*** Given entries ***

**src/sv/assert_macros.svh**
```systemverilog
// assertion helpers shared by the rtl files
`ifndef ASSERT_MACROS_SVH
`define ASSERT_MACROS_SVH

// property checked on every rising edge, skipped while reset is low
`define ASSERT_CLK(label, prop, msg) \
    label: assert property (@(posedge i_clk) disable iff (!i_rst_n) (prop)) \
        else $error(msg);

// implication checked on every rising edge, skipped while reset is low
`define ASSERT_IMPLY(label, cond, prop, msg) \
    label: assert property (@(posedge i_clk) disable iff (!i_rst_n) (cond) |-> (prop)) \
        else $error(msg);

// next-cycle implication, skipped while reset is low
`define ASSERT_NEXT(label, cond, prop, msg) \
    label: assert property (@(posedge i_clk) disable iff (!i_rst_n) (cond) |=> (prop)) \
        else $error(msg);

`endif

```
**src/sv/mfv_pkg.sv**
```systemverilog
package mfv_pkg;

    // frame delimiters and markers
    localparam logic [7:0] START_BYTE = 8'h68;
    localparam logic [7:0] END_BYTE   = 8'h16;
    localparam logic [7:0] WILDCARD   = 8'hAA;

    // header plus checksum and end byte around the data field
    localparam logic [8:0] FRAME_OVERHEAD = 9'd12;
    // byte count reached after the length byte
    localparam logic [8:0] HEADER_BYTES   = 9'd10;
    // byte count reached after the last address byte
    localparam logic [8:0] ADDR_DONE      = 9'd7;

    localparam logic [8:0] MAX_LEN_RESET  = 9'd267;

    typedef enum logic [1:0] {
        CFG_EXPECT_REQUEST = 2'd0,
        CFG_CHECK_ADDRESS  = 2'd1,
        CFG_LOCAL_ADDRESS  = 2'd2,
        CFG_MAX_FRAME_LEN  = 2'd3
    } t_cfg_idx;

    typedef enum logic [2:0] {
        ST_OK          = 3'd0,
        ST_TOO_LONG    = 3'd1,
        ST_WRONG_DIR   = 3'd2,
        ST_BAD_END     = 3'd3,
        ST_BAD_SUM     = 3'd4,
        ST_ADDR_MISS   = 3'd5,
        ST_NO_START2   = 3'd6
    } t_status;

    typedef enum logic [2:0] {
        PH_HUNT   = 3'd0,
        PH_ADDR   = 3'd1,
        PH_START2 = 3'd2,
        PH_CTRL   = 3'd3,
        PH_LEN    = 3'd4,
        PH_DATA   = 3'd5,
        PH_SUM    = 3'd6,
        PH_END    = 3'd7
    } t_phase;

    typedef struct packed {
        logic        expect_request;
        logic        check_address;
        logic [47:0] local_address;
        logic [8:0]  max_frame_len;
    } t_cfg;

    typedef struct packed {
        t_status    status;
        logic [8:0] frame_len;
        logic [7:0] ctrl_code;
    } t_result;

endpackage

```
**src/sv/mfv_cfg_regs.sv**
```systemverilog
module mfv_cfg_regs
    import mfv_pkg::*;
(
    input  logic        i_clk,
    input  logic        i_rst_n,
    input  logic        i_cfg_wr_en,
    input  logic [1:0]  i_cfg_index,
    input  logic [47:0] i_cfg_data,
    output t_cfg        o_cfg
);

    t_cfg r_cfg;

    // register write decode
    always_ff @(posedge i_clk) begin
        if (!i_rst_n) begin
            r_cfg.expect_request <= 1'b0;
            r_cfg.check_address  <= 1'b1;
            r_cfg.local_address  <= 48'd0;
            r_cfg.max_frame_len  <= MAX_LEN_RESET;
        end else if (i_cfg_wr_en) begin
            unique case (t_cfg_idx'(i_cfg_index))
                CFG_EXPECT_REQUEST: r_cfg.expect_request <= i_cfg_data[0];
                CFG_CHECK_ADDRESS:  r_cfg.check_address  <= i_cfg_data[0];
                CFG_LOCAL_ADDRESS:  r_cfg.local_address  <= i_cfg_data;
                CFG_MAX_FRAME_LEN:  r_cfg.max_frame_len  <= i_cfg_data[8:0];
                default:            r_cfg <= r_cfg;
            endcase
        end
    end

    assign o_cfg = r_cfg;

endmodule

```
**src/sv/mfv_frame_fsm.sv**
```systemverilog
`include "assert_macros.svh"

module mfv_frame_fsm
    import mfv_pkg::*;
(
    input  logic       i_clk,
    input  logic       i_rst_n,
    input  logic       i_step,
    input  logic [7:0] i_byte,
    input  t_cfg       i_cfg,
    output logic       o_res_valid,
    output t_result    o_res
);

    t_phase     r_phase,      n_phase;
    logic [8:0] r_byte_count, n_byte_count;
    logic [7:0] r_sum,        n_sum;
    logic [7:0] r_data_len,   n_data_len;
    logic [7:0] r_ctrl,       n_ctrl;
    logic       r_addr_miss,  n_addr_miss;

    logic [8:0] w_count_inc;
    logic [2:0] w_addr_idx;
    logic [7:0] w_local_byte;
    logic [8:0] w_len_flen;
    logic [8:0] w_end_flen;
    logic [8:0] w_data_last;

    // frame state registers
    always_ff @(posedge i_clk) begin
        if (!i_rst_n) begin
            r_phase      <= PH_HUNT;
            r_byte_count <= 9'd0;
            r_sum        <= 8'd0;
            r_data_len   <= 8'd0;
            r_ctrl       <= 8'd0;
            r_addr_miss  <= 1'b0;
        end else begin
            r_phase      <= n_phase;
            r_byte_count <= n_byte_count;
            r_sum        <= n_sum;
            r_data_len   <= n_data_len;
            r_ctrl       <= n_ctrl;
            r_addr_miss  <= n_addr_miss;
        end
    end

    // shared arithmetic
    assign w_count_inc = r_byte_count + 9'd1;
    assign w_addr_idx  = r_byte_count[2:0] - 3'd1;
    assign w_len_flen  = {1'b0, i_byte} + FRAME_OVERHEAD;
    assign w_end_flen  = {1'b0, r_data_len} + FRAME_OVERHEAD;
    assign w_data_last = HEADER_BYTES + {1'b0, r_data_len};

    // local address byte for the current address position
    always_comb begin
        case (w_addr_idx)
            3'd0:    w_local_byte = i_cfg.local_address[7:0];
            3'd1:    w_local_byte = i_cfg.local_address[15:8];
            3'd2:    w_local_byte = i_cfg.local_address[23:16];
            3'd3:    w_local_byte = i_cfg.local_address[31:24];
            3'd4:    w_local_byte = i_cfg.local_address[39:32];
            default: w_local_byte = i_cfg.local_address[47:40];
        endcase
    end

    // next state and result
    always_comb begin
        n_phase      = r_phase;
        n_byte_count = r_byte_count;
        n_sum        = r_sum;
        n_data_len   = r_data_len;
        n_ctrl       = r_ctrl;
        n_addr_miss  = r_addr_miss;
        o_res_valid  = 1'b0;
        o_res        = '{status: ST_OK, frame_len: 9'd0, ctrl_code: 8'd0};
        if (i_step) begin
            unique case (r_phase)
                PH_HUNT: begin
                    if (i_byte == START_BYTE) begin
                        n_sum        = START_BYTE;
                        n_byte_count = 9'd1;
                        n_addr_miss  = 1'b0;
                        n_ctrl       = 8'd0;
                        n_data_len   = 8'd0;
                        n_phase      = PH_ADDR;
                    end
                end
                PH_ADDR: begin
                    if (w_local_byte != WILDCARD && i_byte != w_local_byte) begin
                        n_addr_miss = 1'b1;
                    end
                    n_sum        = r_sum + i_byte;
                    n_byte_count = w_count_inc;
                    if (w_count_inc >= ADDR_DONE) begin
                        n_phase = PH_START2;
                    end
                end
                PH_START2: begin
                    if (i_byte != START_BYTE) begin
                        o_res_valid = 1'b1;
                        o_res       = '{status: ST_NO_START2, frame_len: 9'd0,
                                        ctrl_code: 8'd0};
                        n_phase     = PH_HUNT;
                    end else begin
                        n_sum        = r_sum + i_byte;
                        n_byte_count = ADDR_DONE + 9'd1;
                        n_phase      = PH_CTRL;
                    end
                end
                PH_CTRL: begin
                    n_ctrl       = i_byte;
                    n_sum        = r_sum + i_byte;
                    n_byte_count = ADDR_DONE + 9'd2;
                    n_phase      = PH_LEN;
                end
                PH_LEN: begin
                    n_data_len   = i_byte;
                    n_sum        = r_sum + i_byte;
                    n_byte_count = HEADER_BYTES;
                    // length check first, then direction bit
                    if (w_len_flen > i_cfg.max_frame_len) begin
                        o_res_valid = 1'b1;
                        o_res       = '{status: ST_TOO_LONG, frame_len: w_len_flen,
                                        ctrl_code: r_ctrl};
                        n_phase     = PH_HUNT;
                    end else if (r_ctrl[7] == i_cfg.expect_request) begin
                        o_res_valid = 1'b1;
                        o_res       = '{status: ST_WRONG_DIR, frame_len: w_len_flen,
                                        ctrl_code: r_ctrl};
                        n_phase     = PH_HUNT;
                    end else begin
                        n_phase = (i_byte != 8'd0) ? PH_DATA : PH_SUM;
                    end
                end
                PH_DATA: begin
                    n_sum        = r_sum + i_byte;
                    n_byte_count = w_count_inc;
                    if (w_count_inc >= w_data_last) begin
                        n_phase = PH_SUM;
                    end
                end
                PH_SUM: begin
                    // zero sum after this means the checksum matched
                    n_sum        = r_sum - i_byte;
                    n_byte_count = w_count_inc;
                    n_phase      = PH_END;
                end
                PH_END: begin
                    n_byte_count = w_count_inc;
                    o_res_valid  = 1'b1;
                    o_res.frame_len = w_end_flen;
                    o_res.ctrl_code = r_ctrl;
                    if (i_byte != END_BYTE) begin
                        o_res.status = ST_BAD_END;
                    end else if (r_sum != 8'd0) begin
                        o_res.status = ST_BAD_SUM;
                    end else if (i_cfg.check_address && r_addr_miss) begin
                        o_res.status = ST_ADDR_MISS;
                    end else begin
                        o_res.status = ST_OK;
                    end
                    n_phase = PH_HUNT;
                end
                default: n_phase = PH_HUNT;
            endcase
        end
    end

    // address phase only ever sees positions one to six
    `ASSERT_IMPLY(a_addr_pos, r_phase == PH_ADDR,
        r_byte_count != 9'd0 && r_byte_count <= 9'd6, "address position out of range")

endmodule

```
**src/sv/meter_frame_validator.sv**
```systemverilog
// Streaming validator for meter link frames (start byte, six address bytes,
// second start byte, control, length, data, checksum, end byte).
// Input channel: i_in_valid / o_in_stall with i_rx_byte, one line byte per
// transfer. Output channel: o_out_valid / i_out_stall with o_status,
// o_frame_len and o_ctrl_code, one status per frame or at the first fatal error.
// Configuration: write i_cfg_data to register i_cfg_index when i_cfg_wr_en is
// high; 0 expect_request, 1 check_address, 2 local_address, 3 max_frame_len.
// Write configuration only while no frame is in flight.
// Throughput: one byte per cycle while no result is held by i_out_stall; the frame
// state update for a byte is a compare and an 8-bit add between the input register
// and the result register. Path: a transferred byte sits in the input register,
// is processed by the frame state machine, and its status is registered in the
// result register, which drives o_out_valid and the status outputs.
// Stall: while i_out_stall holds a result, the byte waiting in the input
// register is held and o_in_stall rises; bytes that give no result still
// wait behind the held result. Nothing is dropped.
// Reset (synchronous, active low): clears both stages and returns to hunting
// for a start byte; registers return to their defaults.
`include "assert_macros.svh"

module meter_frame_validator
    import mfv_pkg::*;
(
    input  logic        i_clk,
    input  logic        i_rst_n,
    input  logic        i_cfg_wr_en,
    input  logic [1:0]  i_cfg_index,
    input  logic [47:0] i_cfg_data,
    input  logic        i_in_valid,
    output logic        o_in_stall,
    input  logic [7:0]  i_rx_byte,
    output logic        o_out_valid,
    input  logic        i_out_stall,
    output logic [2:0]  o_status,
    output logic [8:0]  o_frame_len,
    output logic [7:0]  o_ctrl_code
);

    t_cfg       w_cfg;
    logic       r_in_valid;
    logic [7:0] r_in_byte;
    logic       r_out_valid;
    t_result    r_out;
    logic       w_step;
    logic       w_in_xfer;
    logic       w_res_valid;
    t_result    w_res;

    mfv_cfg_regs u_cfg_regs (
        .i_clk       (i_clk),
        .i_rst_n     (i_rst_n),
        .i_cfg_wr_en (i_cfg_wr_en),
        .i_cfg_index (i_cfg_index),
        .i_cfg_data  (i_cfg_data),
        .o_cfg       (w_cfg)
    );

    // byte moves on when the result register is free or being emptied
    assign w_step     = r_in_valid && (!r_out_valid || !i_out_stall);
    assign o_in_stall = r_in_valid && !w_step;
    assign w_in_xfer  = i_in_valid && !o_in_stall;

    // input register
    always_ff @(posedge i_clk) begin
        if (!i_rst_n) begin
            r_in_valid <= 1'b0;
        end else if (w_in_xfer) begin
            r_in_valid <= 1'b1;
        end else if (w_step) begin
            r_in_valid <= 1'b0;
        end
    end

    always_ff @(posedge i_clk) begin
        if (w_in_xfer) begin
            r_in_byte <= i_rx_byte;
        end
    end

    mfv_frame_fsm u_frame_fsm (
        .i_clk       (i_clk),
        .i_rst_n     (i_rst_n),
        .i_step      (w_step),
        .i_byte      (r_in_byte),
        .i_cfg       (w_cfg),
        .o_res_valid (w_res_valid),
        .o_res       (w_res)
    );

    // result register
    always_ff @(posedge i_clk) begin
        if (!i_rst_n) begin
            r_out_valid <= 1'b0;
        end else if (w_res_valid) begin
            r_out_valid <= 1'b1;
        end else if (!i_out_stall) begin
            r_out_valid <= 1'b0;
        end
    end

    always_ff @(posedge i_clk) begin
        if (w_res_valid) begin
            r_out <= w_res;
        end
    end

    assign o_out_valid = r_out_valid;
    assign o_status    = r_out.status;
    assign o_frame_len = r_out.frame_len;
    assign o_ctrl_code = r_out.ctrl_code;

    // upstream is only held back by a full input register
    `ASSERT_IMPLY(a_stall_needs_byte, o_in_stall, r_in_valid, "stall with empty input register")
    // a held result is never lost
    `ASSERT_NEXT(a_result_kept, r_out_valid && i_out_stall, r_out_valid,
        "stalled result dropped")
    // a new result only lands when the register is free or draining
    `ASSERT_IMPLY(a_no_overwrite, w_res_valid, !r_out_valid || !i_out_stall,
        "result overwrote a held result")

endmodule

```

***
*** Given entries ***

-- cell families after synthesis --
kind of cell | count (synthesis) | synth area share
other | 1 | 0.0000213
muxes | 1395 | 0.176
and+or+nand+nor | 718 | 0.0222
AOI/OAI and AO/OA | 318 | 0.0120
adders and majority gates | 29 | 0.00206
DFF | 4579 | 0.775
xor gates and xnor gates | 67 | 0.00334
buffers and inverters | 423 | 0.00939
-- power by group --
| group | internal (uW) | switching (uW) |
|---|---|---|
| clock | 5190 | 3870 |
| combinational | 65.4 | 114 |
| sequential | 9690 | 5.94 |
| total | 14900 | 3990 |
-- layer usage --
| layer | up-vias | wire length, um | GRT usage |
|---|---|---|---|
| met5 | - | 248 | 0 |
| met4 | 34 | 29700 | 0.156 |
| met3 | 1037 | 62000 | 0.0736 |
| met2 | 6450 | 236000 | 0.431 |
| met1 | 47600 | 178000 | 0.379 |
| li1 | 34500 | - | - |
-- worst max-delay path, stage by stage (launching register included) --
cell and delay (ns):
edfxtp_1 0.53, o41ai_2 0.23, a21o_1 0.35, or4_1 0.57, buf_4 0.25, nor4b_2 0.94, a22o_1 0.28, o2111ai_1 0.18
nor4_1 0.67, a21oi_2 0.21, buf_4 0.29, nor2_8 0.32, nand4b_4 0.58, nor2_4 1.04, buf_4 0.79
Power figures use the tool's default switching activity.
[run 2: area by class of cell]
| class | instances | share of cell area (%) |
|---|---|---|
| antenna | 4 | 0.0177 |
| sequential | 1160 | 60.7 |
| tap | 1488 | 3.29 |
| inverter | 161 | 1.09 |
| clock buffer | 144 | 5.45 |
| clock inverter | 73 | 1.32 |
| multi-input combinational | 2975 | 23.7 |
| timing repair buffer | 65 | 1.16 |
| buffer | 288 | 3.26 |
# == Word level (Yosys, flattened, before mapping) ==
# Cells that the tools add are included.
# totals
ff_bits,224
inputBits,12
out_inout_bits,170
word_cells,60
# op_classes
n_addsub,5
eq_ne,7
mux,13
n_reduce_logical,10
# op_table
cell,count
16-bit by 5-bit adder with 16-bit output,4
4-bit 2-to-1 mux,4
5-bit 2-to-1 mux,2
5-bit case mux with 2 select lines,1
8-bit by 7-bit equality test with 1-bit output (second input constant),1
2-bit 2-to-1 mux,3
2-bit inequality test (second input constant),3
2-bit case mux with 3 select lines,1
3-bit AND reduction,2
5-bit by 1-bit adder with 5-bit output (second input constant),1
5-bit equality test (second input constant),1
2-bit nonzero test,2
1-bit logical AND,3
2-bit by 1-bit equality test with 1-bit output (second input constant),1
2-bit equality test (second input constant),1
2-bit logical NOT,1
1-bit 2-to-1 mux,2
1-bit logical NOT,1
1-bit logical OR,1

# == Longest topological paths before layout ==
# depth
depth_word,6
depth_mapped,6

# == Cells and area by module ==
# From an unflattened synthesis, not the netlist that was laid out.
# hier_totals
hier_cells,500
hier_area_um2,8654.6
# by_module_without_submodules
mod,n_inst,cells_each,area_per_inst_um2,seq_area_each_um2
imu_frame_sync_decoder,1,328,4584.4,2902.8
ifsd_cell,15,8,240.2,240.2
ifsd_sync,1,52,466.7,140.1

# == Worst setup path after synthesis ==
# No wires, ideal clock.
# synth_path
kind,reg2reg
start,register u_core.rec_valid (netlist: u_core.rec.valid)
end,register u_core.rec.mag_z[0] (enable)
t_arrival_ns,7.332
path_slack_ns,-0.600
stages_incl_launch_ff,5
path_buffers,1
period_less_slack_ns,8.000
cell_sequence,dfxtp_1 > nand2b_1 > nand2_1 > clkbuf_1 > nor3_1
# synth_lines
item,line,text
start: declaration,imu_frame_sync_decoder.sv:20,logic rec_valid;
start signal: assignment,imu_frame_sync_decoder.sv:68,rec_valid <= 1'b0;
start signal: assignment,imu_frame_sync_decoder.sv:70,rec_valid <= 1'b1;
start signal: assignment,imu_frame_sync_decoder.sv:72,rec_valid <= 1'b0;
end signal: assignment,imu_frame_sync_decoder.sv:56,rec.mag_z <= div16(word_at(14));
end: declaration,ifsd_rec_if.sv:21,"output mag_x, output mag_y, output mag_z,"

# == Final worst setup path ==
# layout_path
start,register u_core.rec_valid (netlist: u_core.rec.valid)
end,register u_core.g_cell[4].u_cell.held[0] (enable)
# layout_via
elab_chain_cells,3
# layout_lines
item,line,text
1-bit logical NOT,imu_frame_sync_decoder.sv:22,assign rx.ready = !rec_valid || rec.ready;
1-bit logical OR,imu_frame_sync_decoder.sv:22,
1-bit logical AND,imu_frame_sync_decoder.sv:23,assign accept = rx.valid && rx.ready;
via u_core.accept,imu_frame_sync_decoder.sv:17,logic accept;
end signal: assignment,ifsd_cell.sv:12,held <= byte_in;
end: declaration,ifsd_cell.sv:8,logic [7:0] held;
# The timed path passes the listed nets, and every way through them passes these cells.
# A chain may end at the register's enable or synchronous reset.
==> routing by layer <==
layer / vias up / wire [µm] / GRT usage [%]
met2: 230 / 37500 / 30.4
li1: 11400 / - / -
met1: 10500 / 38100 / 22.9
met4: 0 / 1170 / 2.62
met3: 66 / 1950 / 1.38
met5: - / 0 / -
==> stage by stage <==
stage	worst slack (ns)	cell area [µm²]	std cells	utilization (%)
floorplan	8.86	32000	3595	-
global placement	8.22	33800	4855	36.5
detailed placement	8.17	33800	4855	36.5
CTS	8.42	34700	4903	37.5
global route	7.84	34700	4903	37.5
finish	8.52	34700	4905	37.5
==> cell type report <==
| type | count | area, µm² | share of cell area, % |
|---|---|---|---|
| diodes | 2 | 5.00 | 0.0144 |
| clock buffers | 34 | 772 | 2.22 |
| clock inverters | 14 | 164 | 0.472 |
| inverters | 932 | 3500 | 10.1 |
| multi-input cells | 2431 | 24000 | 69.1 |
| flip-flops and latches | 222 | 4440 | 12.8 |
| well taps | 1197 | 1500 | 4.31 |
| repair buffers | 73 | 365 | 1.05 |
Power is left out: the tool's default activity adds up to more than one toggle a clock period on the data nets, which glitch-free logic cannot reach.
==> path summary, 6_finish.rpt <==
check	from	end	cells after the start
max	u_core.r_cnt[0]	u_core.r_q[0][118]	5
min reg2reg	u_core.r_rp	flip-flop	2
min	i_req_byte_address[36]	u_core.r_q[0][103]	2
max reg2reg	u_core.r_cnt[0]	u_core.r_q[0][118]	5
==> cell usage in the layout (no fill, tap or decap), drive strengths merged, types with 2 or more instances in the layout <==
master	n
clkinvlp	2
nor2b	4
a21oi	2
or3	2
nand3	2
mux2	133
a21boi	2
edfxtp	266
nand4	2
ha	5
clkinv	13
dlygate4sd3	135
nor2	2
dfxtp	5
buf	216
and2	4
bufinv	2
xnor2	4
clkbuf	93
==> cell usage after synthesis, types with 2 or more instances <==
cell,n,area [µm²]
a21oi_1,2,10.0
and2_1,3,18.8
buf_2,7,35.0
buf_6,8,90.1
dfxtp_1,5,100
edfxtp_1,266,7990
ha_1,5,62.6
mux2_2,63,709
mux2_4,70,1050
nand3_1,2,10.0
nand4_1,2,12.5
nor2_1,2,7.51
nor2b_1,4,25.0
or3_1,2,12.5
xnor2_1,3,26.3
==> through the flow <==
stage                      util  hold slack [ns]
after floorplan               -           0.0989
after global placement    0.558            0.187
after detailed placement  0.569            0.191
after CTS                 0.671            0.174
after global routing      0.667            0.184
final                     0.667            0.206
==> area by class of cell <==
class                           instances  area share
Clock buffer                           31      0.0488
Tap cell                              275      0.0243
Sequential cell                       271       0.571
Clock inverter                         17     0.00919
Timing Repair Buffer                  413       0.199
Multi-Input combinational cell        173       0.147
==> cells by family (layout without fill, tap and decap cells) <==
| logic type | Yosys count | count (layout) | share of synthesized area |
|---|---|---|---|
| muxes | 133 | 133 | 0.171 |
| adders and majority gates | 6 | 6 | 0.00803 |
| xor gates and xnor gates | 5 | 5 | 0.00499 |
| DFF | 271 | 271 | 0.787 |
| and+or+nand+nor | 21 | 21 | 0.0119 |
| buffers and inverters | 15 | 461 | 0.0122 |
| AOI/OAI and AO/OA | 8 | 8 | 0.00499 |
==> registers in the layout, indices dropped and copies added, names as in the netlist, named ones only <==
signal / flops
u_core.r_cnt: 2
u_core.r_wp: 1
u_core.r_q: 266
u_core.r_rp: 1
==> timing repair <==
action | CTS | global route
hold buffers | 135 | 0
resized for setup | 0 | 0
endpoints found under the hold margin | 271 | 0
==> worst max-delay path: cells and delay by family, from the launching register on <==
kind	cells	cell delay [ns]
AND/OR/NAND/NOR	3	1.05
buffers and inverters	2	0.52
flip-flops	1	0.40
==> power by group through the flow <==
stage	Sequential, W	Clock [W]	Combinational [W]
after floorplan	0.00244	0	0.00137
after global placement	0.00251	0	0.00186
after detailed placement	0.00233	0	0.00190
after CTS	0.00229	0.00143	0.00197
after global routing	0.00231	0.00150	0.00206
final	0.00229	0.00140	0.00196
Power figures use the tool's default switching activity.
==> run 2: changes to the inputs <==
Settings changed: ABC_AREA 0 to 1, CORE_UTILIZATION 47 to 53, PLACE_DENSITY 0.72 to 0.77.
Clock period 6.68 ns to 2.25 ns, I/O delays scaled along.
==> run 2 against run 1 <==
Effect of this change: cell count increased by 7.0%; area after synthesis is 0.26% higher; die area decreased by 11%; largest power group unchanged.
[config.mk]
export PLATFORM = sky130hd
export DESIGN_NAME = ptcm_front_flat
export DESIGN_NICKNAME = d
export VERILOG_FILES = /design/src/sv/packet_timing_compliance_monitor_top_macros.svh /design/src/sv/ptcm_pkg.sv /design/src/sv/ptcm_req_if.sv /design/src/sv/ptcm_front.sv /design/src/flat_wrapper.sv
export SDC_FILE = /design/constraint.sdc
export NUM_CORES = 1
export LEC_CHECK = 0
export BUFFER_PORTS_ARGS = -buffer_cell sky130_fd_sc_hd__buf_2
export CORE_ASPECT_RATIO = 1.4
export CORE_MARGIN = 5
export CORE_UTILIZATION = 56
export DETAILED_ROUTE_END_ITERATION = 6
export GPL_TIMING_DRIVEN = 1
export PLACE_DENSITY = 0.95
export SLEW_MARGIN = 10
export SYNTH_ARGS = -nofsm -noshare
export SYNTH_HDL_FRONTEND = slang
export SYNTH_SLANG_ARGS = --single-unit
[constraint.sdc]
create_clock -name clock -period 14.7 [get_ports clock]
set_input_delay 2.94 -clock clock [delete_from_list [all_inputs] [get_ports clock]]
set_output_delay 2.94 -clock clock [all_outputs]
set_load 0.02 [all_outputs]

***

→ **Task prompt**:
Retype only this portion of the data above: the line containing "synthesized area |", the line containing "run 2 against", and all lines between them, exactly.

→ **Answer to this exercise**:
| logic type | Yosys count | count (layout) | share of synthesized area |
|---|---|---|---|
| muxes | 133 | 133 | 0.171 |
| adders and majority gates | 6 | 6 | 0.00803 |
| xor gates and xnor gates | 5 | 5 | 0.00499 |
| DFF | 271 | 271 | 0.787 |
| and+or+nand+nor | 21 | 21 | 0.0119 |
| buffers and inverters | 15 | 461 | 0.0122 |
| AOI/OAI and AO/OA | 8 | 8 | 0.00499 |
==> registers in the layout, indices dropped and copies added, names as in the netlist, named ones only <==
signal / flops
u_core.r_cnt: 2
u_core.r_wp: 1
u_core.r_q: 266
u_core.r_rp: 1
==> timing repair <==
action | CTS | global route
hold buffers | 135 | 0
resized for setup | 0 | 0
endpoints found under the hold margin | 271 | 0
==> worst max-delay path: cells and delay by family, from the launching register on <==
kind	cells	cell delay [ns]
AND/OR/NAND/NOR	3	1.05
buffers and inverters	2	0.52
flip-flops	1	0.40
==> power by group through the flow <==
stage	Sequential, W	Clock [W]	Combinational [W]
after floorplan	0.00244	0	0.00137
after global placement	0.00251	0	0.00186
after detailed placement	0.00233	0	0.00190
after CTS	0.00229	0.00143	0.00197
after global routing	0.00231	0.00150	0.00206
final	0.00229	0.00140	0.00196
Power figures use the tool's default switching activity.
==> run 2: changes to the inputs <==
Settings changed: ABC_AREA 0 to 1, CORE_UTILIZATION 47 to 53, PLACE_DENSITY 0.72 to 0.77.
Clock period 6.68 ns to 2.25 ns, I/O delays scaled along.
==> run 2 against run 1 <==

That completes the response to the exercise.